Once investigations into liability are complete, the claimant’s solicitors will send a Letter of Claim to the defendant setting out the allegations of negligence in the claim.
Following receipt of the Letter of Claim, the defendant will then have a chance to investigate before responding. The defendant has a fixed timeframe for sending the claimant a Letter of Response, setting out their position on liability and whether the claim is admitted or denied (which is three or four months depending upon the type of claim).
Alternative dispute resolution
The rules governing compensation claims for personal injury make it clear that litigation should be a last resort. This means that even at the pre-action stage, the parties should consider whether negotiation or some other means of ‘alternative dispute resolution’ (for example, mediation) might enable them to resolve a claim without the need for commencing the claim at Court.
Following receipt of the Letter of Response, it may be appropriate for the claimant’s solicitor to advise the client on making a settlement offer to see whether the defendant will engage in pre-action negotiations with the aim of settling the claim.

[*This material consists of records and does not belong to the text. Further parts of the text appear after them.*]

===== src/rtl/adc_sample_packer.sv =====
// adc_sample_packer: decimates the dual-channel ADC sample stream, groups kept
// samples into fixed-length packets and queues them in an output FIFO.
// Optional header word per packet when ADC_PACK_HEADER_EN is defined.
module adc_sample_packer #(
    parameter int unsigned PKT_LEN    = 256,
    parameter int unsigned FIFO_DEPTH = 16
) (
    input  logic        clk,
    input  logic        reset,
    input  logic        in_valid,
    input  logic [31:0] in_data,
    input  logic        enable,
    input  logic [7:0]  decim,
    input  logic        clr_stats,
    output logic        out_valid,
    output logic [31:0] out_data,
    output logic        out_last,
    input  logic        out_ready,
    output logic        overflow,
    output logic [15:0] drop_count
);

    localparam int unsigned AW = $clog2(FIFO_DEPTH);
    localparam int unsigned DW = 33;
    localparam int unsigned IW = 16;

    typedef enum logic [1:0] {IDLE, DATA, HDR} state_t;

    state_t          state, state_nxt;
    logic [7:0]      dcnt, decim_q;
    logic [IW-1:0]   idx, seq;
    logic [AW:0]     count, wr_ptr, rd_ptr;
    logic [DW-1:0]   mem [FIFO_DEPTH];
    logic            pend_vld;
    logic [DW-1:0]   pend_word;
    logic [DW-1:0]   head;

    logic            keep_c, full_c, pop_c, last_c;
    logic            wr_req, drop, idx_clr, idx_inc, seq_inc;
    logic [DW-1:0]   wr_word;

    assign keep_c = in_valid && (dcnt == 8'd0) && (state != IDLE);
    // Occupancy counts pending writes, so full is decided before any same-cycle pop.
    assign full_c = (count == (AW+1)'(FIFO_DEPTH));
    assign pop_c  = out_valid && out_ready;
    assign last_c = (idx == IW'(PKT_LEN - 1));

    assign head      = mem[rd_ptr[AW-1:0]];
    assign out_valid = (wr_ptr != rd_ptr);
    assign out_data  = out_valid ? head[31:0] : 32'd0;
    assign out_last  = out_valid & head[32];

    // Packet FSM state register
    always_ff @(posedge clk or posedge reset) begin
        if (reset) state <= IDLE;
        else       state <= state_nxt;
    end

    // Packet FSM next state and write/drop decisions
    always_comb begin
        state_nxt = state;
        wr_req    = 1'b0;
        wr_word   = '0;
        drop      = 1'b0;
        idx_clr   = 1'b0;
        idx_inc   = 1'b0;
        seq_inc   = 1'b0;
        case (state)
            IDLE: begin
                if (enable) begin
                    idx_clr = 1'b1;
`ifdef ADC_PACK_HEADER_EN
                    state_nxt = HDR;
`else
                    state_nxt = DATA;
`endif
                end
            end
`ifdef ADC_PACK_HEADER_EN
            HDR: begin
                if (!full_c) begin
                    wr_req    = 1'b1;
                    wr_word   = {1'b0, 16'hA55A, seq};
                    state_nxt = DATA;
                end
            end
`endif
            DATA: begin
                if (keep_c) begin
                    if (full_c) begin
                        drop = 1'b1;
                    end else begin
                        wr_req  = 1'b1;
                        wr_word = {last_c, in_data};
                        if (last_c) begin
                            state_nxt = IDLE;
                            seq_inc   = 1'b1;
                        end else begin
                            idx_inc = 1'b1;
                        end
                    end
                end
            end
            default: state_nxt = IDLE;
        endcase
    end

    // Decimation counter; new decim is picked up only at a wrap or while idle
    always_ff @(posedge clk or posedge reset) begin
        if (reset) begin
            dcnt    <= 8'd0;
            decim_q <= 8'd0;
        end else if (state == IDLE) begin
            dcnt    <= 8'd0;
            decim_q <= decim;
        end else if (in_valid) begin
            if (dcnt == decim_q) begin
                dcnt    <= 8'd0;
                decim_q <= decim;
            end else begin
                dcnt <= dcnt + 8'd1;
            end
        end
    end

    // Sample index within packet and packet sequence number
    always_ff @(posedge clk or posedge reset) begin
        if (reset) begin
            idx <= '0;
            seq <= '0;
        end else begin
            if (idx_clr)      idx <= '0;
            else if (idx_inc) idx <= idx + 16'd1;
            if (seq_inc)      seq <= seq + 16'd1;
        end
    end

    // Overflow statistics; a drop in the same cycle as a clear wins
    always_ff @(posedge clk or posedge reset) begin
        if (reset) begin
            overflow   <= 1'b0;
            drop_count <= 16'd0;
        end else if (drop) begin
            overflow   <= 1'b1;
            if (clr_stats)                  drop_count <= 16'd1;
            else if (drop_count != 16'hFFFF) drop_count <= drop_count + 16'd1;
        end else if (clr_stats) begin
            overflow   <= 1'b0;
            drop_count <= 16'd0;
        end
    end

    // FIFO control: write staged one cycle, occupancy reserved at decision time
    always_ff @(posedge clk or posedge reset) begin
        if (reset) begin
            count     <= '0;
            wr_ptr    <= '0;
            rd_ptr    <= '0;
            pend_vld  <= 1'b0;
            pend_word <= '0;
        end else begin
            pend_vld  <= wr_req;
            pend_word <= wr_word;
            if (pend_vld) wr_ptr <= wr_ptr + (AW+1)'(1);
            if (pop_c)    rd_ptr <= rd_ptr + (AW+1)'(1);
            if (wr_req && !pop_c)      count <= count + (AW+1)'(1);
            else if (!wr_req && pop_c) count <= count - (AW+1)'(1);
        end
    end

    // FIFO storage
    always_ff @(posedge clk) begin
        if (pend_vld) mem[wr_ptr[AW-1:0]] <= pend_word;
    end

endmodule
## src/rtl/count_mon_pkg.sv

```systemverilog
// Shared types for the counter event monitor: event codes and the packed event record.
package count_mon_pkg;

   localparam int DEF_WIDTH = 8;

   typedef enum logic [1:0] {
      WRAP_UP = 2'd0,
      WRAP_DN = 2'd1,
      THRESH  = 2'd2,
      JUMP    = 2'd3
   } evt_code_t;

   typedef struct packed {
      evt_code_t              code;
      logic [DEF_WIDTH-1:0]   value;
   } evt_t;

endpackage

```

## src/rtl/count_event_monitor_evt_fifo.sv

```systemverilog
// Small registered event FIFO with wrap-around pointers; head visible the cycle after push.
// A push while full is accepted only when a pop happens in the same cycle.
module evt_fifo #(
   parameter int DEPTH = 4,
   parameter int W     = 10
) (
   input  logic         clk,
   input  logic         rst,
   input  logic         push_i,
   input  logic         pop_i,
   input  logic [W-1:0] din_i,
   output logic [W-1:0] dout_o,
   output logic         full_o,
   output logic         empty_o
);

   localparam int AW = $clog2(DEPTH);

   logic [W-1:0]  mem_q [DEPTH];
   logic [AW-1:0] wr_ptr_q, rd_ptr_q;
   logic [AW:0]   cnt_q;
   logic          do_push, do_pop;

   assign empty_o = (cnt_q == '0);
   assign full_o  = (cnt_q == (AW+1)'(DEPTH));
   assign do_pop  = pop_i && !empty_o;
   assign do_push = push_i && (!full_o || do_pop);

   // Empty FIFO presents zeros so the head fields have a defined reset value.
   assign dout_o  = empty_o ? '0 : mem_q[rd_ptr_q];

   always_ff @(posedge clk) begin
      if (rst) begin
         wr_ptr_q <= '0;
         rd_ptr_q <= '0;
         cnt_q    <= '0;
      end else begin
         if (do_push) wr_ptr_q <= wr_ptr_q + AW'(1);
         if (do_pop)  rd_ptr_q <= rd_ptr_q + AW'(1);
         cnt_q <= cnt_q + (AW+1)'(do_push) - (AW+1)'(do_pop);
      end
   end

   always_ff @(posedge clk) begin
      if (do_push) mem_q[wr_ptr_q] <= din_i;
   end

endmodule

```

## src/rtl/count_event_monitor.sv

```systemverilog
// Classifies each counter step (wrap/threshold/jump), queues events, keeps wrap stats and drop flag.
// Event visible one cycle after the step; drained by valid/ready, dropped (sticky flag) when full.
module count_event_monitor
   import count_mon_pkg::*;
#(
   parameter int WIDTH  = DEF_WIDTH,
   parameter int DEPTH  = 4,
   parameter int STAT_W = 8
) (
   input  logic              clk,
   input  logic              rst,
   input  logic [WIDTH-1:0]  q_in,
   input  logic              updown,
   input  logic [WIDTH-1:0]  thresh,
   input  logic              thresh_we,
   input  logic              clr_stats,
   output logic              evt_valid,
   input  logic              evt_ready,
   output logic [1:0]        evt_code,
   output logic [WIDTH-1:0]  evt_value,
   output logic [STAT_W-1:0] wrap_count,
   output logic              evt_drop
);

   localparam logic [WIDTH-1:0] MAX   = '1;
   localparam int               EVT_W = 2 + WIDTH;

   logic [WIDTH-1:0]  q_prev_q, thr_q;
   logic              prev_valid_q;
   logic [STAT_W-1:0] wrap_cnt_q, wrap_cnt_d;
   logic              drop_q, drop_d;

   logic              wrap_up, wrap_dn, thr_hit, jump, is_wrap, det;
   evt_code_t         det_code;
   logic [WIDTH-1:0]  q_inc, q_dec;
   logic              fifo_full, fifo_empty, fifo_pop, fifo_push, drop;
   logic [EVT_W-1:0]  fifo_din, fifo_dout;

   assign q_inc = q_prev_q + WIDTH'(1);
   assign q_dec = q_prev_q - WIDTH'(1);

   always_comb begin
      wrap_up = prev_valid_q && updown  && (q_prev_q == MAX) && (q_in == '0);
      wrap_dn = prev_valid_q && !updown && (q_prev_q == '0) && (q_in == MAX);
      thr_hit = prev_valid_q && (q_in == thr_q) && (q_prev_q != thr_q);
      jump    = prev_valid_q && (q_in != q_prev_q) && (q_in != q_inc) && (q_in != q_dec);
      is_wrap = wrap_up || wrap_dn;
      det     = is_wrap || thr_hit || jump;
      // Wrap beats threshold beats jump when several conditions coincide.
      det_code = WRAP_UP;
      if (wrap_up)      det_code = WRAP_UP;
      else if (wrap_dn) det_code = WRAP_DN;
      else if (thr_hit) det_code = THRESH;
      else if (jump)    det_code = JUMP;
   end

   assign fifo_pop  = evt_valid && evt_ready;
   assign fifo_push = det && (!fifo_full || fifo_pop);
   assign drop      = det && fifo_full && !fifo_pop;
   assign fifo_din  = {det_code, q_in};

   always_comb begin
      wrap_cnt_d = wrap_cnt_q;
      if (clr_stats)
         wrap_cnt_d = is_wrap ? STAT_W'(1) : '0;
      else if (is_wrap && (wrap_cnt_q != '1))
         wrap_cnt_d = wrap_cnt_q + STAT_W'(1);

      drop_d = drop_q;
      if (drop)           drop_d = 1'b1;
      else if (clr_stats) drop_d = 1'b0;
   end

   always_ff @(posedge clk) begin
      if (rst) begin
         q_prev_q     <= '0;
         prev_valid_q <= 1'b0;
         thr_q        <= MAX;
         wrap_cnt_q   <= '0;
         drop_q       <= 1'b0;
      end else begin
         q_prev_q     <= q_in;
         prev_valid_q <= 1'b1;
         if (thresh_we) thr_q <= thresh;
         wrap_cnt_q   <= wrap_cnt_d;
         drop_q       <= drop_d;
      end
   end

   evt_fifo #(.DEPTH(DEPTH), .W(EVT_W)) u_fifo (
      .clk     (clk),
      .rst     (rst),
      .push_i  (fifo_push),
      .pop_i   (fifo_pop),
      .din_i   (fifo_din),
      .dout_o  (fifo_dout),
      .full_o  (fifo_full),
      .empty_o (fifo_empty)
   );

   assign evt_valid  = !fifo_empty;
   assign evt_code   = fifo_dout[EVT_W-1 -: 2];
   assign evt_value  = fifo_dout[WIDTH-1:0];
   assign wrap_count = wrap_cnt_q;
   assign evt_drop   = drop_q;

endmodule

```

If the parties cannot resolve the claim at the pre-action stage or the deadline for starting a case at Court is approaching, the claimant’s solicitor may need to take steps to commence a claim at Court. This is known as ‘issuing proceedings’.
In order to issue proceedings, the claimant must send a ‘claim form’ containing certain information to Court and pay a fee. The Court will stamp the claim form when issuing proceedings and the litigation then becomes ‘live’.
Following issue of proceedings
Once a claim has been issued at Court, the parties will have to comply with a set of court deadlines. The steps that follow include the parties giving disclosure of relevant documents to one another, as well as exchanging witness statements and expert evidence.
If the claim does not resolve during litigation, it will proceed towards a trial. However, the focus should still be on trying to narrow the issues in dispute and resolve the claim through ‘alternative dispute resolution’ where possible. The parties may exchange settlement offers in the hope of resolving the claim.
They could even choose to arrange a mediation or round-table meeting to discuss settlement of the claim.
It should be noted that whilst not impossible, it is rare for claims to go all the way to trial and far more likely that they will conclude out of court at some stage.
Whilst every claim in practice will take its own course; the key stages described above will apply whether the claim has arisen as a result of an accident or alleged clinical negligence. The parties’ main focus during the lifespan of a claim will be to narrow the issues in dispute and work towards achieving a resolution of the claim wherever possible.